» **Exercise instructions**
Every line below containing the word "active" should be found and copied.

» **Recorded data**
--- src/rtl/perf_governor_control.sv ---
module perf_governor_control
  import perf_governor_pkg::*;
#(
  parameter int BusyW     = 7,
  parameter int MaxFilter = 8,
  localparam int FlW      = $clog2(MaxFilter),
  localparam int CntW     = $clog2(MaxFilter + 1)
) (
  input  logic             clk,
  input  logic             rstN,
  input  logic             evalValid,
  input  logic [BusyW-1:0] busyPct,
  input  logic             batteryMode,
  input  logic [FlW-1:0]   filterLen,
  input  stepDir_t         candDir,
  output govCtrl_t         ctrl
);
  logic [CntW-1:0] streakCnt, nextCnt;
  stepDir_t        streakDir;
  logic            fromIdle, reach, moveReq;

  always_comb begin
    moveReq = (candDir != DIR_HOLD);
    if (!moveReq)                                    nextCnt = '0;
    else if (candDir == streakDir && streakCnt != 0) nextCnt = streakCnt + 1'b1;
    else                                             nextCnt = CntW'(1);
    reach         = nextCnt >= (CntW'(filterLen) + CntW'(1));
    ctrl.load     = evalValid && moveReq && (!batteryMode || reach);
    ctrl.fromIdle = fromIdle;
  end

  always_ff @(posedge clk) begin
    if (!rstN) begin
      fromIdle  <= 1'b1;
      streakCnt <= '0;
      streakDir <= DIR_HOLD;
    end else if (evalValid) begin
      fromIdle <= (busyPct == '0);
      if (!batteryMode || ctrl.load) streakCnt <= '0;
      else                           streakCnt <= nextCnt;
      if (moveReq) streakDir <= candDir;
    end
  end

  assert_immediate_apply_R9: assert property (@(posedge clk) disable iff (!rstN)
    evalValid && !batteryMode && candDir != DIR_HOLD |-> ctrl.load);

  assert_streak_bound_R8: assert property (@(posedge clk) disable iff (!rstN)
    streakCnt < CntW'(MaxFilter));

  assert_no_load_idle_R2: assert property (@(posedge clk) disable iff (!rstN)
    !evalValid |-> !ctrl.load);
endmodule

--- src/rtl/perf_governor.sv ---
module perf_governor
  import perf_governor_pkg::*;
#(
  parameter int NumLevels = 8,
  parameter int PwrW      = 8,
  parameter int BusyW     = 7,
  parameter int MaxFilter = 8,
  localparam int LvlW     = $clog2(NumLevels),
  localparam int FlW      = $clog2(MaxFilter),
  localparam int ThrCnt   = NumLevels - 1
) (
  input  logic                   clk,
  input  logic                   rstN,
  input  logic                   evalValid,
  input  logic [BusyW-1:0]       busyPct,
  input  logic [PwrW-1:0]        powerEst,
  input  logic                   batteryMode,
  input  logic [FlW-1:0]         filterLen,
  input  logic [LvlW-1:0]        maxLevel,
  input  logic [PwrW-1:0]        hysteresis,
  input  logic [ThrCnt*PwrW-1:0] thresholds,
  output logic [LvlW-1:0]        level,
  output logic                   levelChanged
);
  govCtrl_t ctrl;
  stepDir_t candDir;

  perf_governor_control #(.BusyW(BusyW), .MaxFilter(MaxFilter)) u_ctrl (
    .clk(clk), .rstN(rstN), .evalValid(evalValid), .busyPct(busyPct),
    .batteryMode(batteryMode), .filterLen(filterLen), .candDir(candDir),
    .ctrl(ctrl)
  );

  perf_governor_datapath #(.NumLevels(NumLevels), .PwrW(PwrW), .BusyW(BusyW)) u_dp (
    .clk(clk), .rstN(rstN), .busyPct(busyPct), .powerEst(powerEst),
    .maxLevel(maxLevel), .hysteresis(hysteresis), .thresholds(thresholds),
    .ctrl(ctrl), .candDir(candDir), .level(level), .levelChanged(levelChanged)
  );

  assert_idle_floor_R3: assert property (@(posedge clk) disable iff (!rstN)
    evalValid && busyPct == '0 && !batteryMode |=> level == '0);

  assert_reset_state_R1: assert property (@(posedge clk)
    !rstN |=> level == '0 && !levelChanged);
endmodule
...
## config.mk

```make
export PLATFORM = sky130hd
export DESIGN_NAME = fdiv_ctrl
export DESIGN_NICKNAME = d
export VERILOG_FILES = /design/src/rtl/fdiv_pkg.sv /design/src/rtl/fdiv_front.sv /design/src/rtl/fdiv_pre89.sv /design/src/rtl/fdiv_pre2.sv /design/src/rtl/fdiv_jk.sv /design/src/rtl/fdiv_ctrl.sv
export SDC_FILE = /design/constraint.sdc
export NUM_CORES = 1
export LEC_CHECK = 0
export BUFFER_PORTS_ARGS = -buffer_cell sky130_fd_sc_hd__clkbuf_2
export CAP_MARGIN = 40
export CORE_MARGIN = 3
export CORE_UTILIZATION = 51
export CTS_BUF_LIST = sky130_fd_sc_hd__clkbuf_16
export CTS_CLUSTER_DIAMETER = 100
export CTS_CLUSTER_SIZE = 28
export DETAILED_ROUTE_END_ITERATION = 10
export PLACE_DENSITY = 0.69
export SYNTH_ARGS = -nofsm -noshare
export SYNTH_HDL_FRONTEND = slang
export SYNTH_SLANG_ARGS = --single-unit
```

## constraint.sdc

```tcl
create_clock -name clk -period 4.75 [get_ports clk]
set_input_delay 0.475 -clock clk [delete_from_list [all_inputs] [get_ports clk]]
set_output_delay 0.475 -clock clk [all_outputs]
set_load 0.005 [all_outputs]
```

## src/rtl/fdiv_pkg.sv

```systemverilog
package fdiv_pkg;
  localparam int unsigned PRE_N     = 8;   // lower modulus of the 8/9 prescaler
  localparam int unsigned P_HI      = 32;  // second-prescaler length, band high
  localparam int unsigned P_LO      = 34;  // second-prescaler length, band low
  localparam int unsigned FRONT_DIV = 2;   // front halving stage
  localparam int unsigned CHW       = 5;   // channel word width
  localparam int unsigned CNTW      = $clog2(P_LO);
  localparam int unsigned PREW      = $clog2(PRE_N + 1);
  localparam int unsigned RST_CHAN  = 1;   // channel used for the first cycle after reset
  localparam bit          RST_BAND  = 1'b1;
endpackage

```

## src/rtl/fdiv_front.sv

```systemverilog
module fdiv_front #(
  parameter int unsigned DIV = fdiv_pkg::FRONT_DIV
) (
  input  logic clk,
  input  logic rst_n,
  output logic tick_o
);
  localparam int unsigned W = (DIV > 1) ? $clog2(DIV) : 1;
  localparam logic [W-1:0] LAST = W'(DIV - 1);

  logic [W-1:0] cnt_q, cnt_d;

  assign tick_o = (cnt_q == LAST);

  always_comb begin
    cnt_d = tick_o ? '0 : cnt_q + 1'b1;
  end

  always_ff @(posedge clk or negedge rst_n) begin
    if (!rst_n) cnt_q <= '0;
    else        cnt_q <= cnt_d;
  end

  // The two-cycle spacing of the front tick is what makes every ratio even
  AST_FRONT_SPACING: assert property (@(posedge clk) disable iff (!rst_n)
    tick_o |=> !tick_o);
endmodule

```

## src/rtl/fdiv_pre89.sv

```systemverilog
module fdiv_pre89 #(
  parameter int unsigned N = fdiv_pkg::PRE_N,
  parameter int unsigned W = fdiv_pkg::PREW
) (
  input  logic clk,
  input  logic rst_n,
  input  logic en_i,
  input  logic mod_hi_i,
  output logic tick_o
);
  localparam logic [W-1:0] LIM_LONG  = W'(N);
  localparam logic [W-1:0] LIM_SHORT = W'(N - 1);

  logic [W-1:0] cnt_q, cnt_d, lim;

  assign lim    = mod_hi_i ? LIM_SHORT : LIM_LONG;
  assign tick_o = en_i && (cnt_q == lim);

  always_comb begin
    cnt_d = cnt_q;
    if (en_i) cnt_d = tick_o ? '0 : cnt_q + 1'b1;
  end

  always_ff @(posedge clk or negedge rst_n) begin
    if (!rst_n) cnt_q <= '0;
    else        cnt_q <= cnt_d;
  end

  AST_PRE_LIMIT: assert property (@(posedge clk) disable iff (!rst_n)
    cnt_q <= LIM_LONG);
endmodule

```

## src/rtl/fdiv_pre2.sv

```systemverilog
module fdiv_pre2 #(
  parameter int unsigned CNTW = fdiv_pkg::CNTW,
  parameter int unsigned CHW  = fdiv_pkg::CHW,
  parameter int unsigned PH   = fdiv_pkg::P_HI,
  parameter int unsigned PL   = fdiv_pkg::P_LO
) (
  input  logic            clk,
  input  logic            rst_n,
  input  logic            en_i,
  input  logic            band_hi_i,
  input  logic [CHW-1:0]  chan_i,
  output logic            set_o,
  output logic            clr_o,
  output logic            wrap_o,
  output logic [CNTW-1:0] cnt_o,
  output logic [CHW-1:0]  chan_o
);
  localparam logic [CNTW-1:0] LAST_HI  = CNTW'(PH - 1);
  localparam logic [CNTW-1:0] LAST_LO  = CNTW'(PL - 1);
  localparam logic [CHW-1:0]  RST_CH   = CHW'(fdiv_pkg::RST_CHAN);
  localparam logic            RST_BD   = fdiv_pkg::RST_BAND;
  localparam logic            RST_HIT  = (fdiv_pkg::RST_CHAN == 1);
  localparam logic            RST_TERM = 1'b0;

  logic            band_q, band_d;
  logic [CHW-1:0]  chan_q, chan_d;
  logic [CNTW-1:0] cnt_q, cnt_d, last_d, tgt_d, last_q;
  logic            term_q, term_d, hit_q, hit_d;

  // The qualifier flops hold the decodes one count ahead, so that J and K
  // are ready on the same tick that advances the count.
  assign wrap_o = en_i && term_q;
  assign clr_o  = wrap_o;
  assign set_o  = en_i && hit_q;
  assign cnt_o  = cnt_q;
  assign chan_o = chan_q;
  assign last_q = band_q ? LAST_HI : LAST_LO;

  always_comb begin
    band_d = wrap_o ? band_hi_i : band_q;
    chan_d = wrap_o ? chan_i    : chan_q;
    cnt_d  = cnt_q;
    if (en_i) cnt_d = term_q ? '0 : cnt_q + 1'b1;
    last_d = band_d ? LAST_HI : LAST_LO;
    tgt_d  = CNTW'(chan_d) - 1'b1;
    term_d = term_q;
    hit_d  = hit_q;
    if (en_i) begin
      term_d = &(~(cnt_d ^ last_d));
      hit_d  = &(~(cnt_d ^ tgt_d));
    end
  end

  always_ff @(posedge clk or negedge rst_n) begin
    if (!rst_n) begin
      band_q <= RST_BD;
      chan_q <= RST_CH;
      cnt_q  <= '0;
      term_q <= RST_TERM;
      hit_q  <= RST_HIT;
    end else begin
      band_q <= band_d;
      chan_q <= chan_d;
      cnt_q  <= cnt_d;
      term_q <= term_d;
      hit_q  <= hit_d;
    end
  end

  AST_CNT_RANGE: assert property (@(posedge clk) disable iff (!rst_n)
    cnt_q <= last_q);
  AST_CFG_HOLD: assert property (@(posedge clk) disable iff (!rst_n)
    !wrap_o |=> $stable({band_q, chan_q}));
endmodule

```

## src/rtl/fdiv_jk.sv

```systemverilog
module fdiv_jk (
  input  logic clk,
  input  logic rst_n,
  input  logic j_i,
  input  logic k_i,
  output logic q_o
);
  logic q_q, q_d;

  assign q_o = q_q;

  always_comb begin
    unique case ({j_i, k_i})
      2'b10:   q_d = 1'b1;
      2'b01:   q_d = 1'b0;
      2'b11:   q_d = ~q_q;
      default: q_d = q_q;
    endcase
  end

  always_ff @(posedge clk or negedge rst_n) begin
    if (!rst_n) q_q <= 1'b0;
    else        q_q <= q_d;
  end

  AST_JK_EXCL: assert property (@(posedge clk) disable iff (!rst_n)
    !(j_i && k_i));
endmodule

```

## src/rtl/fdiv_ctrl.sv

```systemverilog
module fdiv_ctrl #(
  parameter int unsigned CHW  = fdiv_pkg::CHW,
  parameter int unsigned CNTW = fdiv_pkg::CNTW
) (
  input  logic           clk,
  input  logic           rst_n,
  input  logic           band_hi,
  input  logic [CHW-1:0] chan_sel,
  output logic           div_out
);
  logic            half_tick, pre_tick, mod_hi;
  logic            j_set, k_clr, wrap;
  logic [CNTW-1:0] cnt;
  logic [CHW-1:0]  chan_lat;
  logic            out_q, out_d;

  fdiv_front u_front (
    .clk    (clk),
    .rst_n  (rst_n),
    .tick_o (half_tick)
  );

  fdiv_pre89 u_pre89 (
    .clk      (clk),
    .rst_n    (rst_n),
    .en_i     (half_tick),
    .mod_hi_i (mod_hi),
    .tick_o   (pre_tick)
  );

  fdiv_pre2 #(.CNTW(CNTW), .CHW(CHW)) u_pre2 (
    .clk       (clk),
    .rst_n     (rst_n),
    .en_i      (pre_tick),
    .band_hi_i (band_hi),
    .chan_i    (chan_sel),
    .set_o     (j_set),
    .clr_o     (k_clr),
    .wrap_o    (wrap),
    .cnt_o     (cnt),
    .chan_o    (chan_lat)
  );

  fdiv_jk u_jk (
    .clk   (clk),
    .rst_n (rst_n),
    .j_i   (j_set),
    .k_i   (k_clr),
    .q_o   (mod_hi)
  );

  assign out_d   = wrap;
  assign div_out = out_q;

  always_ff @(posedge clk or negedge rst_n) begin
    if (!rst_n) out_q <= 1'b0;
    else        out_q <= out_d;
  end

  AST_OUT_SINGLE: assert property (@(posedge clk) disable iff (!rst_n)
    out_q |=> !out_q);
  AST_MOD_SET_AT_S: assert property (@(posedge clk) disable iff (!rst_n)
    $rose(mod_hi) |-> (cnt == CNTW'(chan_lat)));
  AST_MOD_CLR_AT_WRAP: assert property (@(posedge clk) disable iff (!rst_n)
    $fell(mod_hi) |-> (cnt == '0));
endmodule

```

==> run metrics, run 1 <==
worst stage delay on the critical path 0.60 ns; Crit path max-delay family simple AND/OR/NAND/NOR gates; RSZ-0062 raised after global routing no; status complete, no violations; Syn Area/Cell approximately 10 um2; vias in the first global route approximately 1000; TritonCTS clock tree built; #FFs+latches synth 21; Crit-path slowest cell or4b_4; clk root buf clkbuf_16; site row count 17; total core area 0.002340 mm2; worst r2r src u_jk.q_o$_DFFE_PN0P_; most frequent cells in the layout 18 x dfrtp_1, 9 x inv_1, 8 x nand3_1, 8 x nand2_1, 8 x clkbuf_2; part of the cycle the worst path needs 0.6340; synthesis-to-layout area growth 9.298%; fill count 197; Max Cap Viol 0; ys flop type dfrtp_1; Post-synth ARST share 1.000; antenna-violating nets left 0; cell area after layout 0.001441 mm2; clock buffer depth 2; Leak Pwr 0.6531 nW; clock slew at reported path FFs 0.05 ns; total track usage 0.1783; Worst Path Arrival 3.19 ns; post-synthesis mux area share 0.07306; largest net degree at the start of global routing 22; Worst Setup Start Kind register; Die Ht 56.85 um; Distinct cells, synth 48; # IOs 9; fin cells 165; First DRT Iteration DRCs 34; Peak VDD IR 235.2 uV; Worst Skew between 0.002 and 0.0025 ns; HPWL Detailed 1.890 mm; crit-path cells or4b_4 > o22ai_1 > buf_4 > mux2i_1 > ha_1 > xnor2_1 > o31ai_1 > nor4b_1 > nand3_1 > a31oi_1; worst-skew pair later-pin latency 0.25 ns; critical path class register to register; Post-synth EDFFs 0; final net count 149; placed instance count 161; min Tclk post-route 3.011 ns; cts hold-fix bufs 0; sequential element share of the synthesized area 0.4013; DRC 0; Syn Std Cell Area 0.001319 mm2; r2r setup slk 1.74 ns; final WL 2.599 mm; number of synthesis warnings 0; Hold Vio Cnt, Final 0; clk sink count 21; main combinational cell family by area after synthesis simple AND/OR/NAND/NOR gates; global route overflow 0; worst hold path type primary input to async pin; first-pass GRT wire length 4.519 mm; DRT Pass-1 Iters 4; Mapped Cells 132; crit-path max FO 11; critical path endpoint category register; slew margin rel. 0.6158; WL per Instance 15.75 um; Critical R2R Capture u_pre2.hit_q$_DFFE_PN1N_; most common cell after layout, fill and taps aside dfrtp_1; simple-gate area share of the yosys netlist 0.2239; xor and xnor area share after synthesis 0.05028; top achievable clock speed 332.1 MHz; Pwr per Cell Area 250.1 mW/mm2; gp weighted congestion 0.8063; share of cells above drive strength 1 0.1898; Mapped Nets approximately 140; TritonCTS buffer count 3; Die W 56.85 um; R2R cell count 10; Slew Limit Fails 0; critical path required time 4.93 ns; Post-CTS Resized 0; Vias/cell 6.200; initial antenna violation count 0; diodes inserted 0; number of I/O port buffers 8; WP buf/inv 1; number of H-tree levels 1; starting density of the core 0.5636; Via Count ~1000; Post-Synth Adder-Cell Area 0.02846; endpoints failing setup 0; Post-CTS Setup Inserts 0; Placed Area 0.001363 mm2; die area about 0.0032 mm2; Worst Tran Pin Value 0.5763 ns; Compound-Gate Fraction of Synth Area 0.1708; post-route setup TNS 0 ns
---
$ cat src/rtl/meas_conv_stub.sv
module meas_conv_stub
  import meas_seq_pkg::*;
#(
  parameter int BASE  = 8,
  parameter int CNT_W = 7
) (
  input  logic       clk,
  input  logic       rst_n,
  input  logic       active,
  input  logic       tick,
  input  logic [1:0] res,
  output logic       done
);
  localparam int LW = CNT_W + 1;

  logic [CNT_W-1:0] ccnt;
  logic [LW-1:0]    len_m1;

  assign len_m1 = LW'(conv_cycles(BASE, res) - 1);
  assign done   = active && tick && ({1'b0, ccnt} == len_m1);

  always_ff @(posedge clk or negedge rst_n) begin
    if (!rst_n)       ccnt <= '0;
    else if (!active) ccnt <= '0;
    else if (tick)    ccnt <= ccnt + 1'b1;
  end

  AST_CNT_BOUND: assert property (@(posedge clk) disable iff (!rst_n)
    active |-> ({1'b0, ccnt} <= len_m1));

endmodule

» **Result**
  input  logic       active,
  assign done   = active && tick && ({1'b0, ccnt} == len_m1);
    else if (!active) ccnt <= '0;
    active |-> ({1'b0, ccnt} <= len_m1));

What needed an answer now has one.